With the advancement of science and technology, tumor mutation burden (TMB) has become an important indicator in cancer research and treatment. Studies have shown that TMB is closely related to immunotherapy response in various cancers. Through next-generation sequencing technology, TMB can accurately calculate the number of mutations in tumor tissues, which provides a new perspective for clinical treatment.
High TMB and DNA damage repair mutations are strongly associated with clinical benefit from immune checkpoint inhibitor therapy.
TMB is defined as the number of non-genetic mutations per million bases, a number that reveals the variability of tumor cells. According to a 2019 study, patients with high TMB showed significant clinical responses and had higher survival rates after receiving immune checkpoint inhibitor (ICI) treatment. Compared with patients with low TMB or intermediate TMB, patients with high TMB had significantly longer survival.
TMB, as a predictive biomarker, has received increasing attention. Especially in various cancers, the higher the TMB value, the higher the response rate of patients when receiving immune checkpoint inhibitor treatment.
An analysis of ICIs showed that the response rate of patients with TMB greater than 20 mutations/Mb was 58%, while the response rate dropped to 20% with TMB less than 20 mutations/Mb.

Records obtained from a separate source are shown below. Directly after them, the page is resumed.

Source: an optimization exercise on an open RTL-to-GDS flow (aim: small area). Production flows keep margins and buffers that such runs may drop. Only simulation tests tie the RTL to the original design; equivalence was not proved. No activity file was given, so power comes from the tool's default toggle rates.

--- design.v ---
module gfig_rx (
    input  wire         clk,
    input  wire         rst,         
    input  wire         in_valid,
    input  wire [7:0]   in_data,
    input  wire         in_last,
    output wire         in_ready,
    output reg          rep_valid,
    output reg  [2:0]   rep_code,
    output reg  [279:0] rep_data
);
    localparam [7:0] M0 = 8'hB2;
    localparam [7:0] M1 = 8'hA1;
    localparam [7:0] VERSION = 8'h01;
    localparam integer NOISE_KEEP = 256;
    localparam integer CHUNK_MAX  = 32;
    localparam integer CAP        = NOISE_KEEP + CHUNK_MAX;    
    localparam [2:0] R_DATA      = 3'd1;
    localparam [2:0] R_CONFIG    = 3'd2;
    localparam [2:0] R_STATUS    = 3'd3;
    localparam [2:0] R_UNKNOWN   = 3'd4;
    localparam [2:0] R_MALFORMED = 3'd5;
    localparam [2:0] R_STORM     = 3'd6;
    localparam [2:0] S_RECV  = 3'd0;
    localparam [2:0] S_GUARD = 3'd1;
    localparam [2:0] S_SCAN  = 3'd2;
    localparam [2:0] S_HDR   = 3'd3;
    localparam [2:0] S_FRAME = 3'd4;
    localparam [2:0] S_STORM = 3'd5;
    reg [7:0] mem [0:CAP-1];
    reg [8:0] head;
    reg [8:0] len;
    reg [3:0] inv;
    reg [2:0] state;
    reg [8:0] scan_i;        
    reg [7:0] prev;          
    reg [5:0] fk;            
    reg [6:0] fn;            
    reg [1:0] ftype;
    reg [15:0] crc;
    reg [7:0] crc_lo;
    reg       ver_ok;
    reg [279:0] payload;
    function [8:0] bidx;
        input [8:0] h;
        input [8:0] k;
        reg   [9:0] s;
        begin
            s = {1'b0, h} + {1'b0, k};
            if (s >= CAP)
                s = s - CAP;
            bidx = s[8:0];
        end
    endfunction
    function [15:0] crc_byte;
        input [15:0] c;
        input [7:0]  b;
        integer j;
        reg [15:0] r;
        begin
            r = c ^ {b, 8'h00};
            for (j = 0; j < 8; j = j + 1)
                r = r[15] ? ((r << 1) ^ 16'h1021) : (r << 1);
            crc_byte = r;
        end
    endfunction
    reg [8:0] rd_k;
    always @* begin
        case (state)
            S_SCAN:  rd_k = scan_i;
            S_HDR:   rd_k = 9'd3;
            default: rd_k = {3'b000, fk};
        endcase
    end
    wire [7:0] rd_byte = mem[bidx(head, rd_k)];
    reg [6:0] hdr_n;
    always @* begin
        case (rd_byte)
            8'h01:   hdr_n = 7'd16;
            8'h02:   hdr_n = 7'd64;
            8'h03:   hdr_n = 7'd14;
            default: hdr_n = 7'd0;
        endcase
    end
    reg [5:0] last_field;
    always @* begin
        case (ftype)
            2'd1:    last_field = 6'd12;
            2'd2:    last_field = 6'd38;
            default: last_field = 6'd11;
        endcase
    end
    assign in_ready = (state == S_RECV);
    always @(posedge clk) begin
        if (in_valid && in_ready)
            mem[bidx(head, len)] <= in_data;
    end
    always @(posedge clk) begin
        if (rst) begin
            state     <= S_RECV;
            head      <= 9'd0;
            len       <= 9'd0;
            inv       <= 4'd0;
            rep_valid <= 1'b0;
            rep_code  <= 3'd0;
            rep_data  <= 280'd0;
        end else begin
            rep_valid <= 1'b0;
            case (state)
                S_RECV: begin
                    if (in_valid) begin
                        len <= len + 9'd1;
                        if (in_last)
                            state <= S_GUARD;
                    end
                end
                S_GUARD: begin
                    if (len < 9'd8) begin
                        state <= S_RECV;
                    end else begin
                        scan_i <= 9'd0;
                        state  <= S_SCAN;
                    end
                end
                S_SCAN: begin
                    if (scan_i == len) begin
                        if (len > NOISE_KEEP) begin
                            head <= bidx(head, len - NOISE_KEEP);
                            len  <= NOISE_KEEP;
                        end
                        state <= S_RECV;
                    end else begin
                        prev   <= rd_byte;
                        scan_i <= scan_i + 9'd1;
                        if (scan_i != 9'd0 && prev == M0 && rd_byte == M1) begin
                            head  <= bidx(head, scan_i - 9'd1);
                            len   <= len - (scan_i - 9'd1);
                            state <= S_HDR;
                        end
                    end
                end
                S_HDR: begin
                    if (len < 9'd4) begin
                        state <= S_RECV;
                    end else if (hdr_n == 7'd0) begin
                        head      <= bidx(head, 9'd1);
                        len       <= len - 9'd1;
                        inv       <= inv + 4'd1;
                        rep_valid <= 1'b1;
                        rep_code  <= R_UNKNOWN;
                        rep_data  <= 280'd0;
                        state     <= S_STORM;
                    end else if (len < {2'b00, hdr_n}) begin
                        state <= S_RECV;
                    end else begin
                        fn      <= hdr_n;
                        ftype   <= rd_byte[1:0];
                        fk      <= 6'd0;
                        crc     <= 16'hFFFF;
                        ver_ok  <= 1'b0;
                        payload <= 280'd0;
                        state   <= S_FRAME;
                    end
                end
                S_FRAME: begin
                    fk <= fk + 6'd1;
                    if ({1'b0, fk} < fn - 7'd2) begin
                        crc <= crc_byte(crc, rd_byte);
                        if (fk == 6'd2)
                            ver_ok <= (rd_byte == VERSION);
                        if (fk >= 6'd4 && fk <= last_field)
                            payload[8*(fk-6'd4) +: 8] <= rd_byte;
                    end else if ({1'b0, fk} == fn - 7'd2) begin
                        crc_lo <= rd_byte;
                    end else begin
                        head <= bidx(head, {2'b00, fn});
                        len  <= len - {2'b00, fn};
                        rep_valid <= 1'b1;
                        if (ver_ok && {rd_byte, crc_lo} == crc) begin
                            inv      <= 4'd0;
                            rep_code <= {1'b0, ftype};
                            rep_data <= payload;
                        end else begin
                            inv      <= inv + 4'd1;
                            rep_code <= R_MALFORMED;
                            rep_data <= 280'd0;
                        end
                        state <= S_STORM;
                    end
                end
                S_STORM: begin
                    if (inv > 4'd10) begin
                        head      <= 9'd0;
                        len       <= 9'd0;
                        inv       <= 4'd0;
                        rep_valid <= 1'b1;
                        rep_code  <= R_STORM;
                        rep_data  <= 280'd0;
                    end
                    state <= S_GUARD;
                end
                default: state <= S_RECV;
            endcase
        end
    end
endmodule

In addition, studies have shown that patients with different cancer types have differences in the predictive role of TMB. For example, in lung cancer patients, the median TMB is 7.2 mutations/Mb, while in other cancers, the definition of high TMB may be higher. This makes understanding cancer types and their molecular signatures increasingly important.
TMB is not only an indicator of treatment response, but also an important reference for patient prognosis. One study found that patients with higher TMB had a median progression-free survival of 12.8 months without immunotherapy treatment, compared with only 3.3 months for patients with low TMB.
The overall survival of these two groups of patients also showed significant differences, showing that TMB is an independent and reliable prognostic indicator in a variety of cancers.
Currently, TMB values vary significantly among different cancer types. TMB levels are highest in melanoma and non-small cell lung cancer, while certain leukemias and pediatric tumors show lower TMB values. This requires clinically developing different TMB boundaries for different cancer types to more accurately predict patients' survival chances.
About 70% of melanoma patients are found to have high TMB, and the value can even reach more than 400 mutations/Mb.
As for the calculation methods of TMB, it currently mainly includes different methods such as whole genome sequencing, whole exome sequencing and targeted panels. Each method has its advantages and disadvantages. In clinical applications, targeted gene panels are widely used due to their accuracy and rapidity.
Although TMB has shown good predictive ability in cancer immunotherapy, its standardization and quantification still face challenges. Different sequencing technologies and bioinformatics pipelines will affect the calculation results of TMB. Therefore, unified assessment methods and guiding principles remain an important direction for future research.
Further research shows that TMB alone may not be able to independently predict a patient's immunotherapy response. Combining it with other biomarkers (such as PD-L1 expression) to improve prediction accuracy will be the current research focus of the scientific community. Whether TMB can become a standard indicator for the treatment of more cancer types is worthy of our in-depth consideration?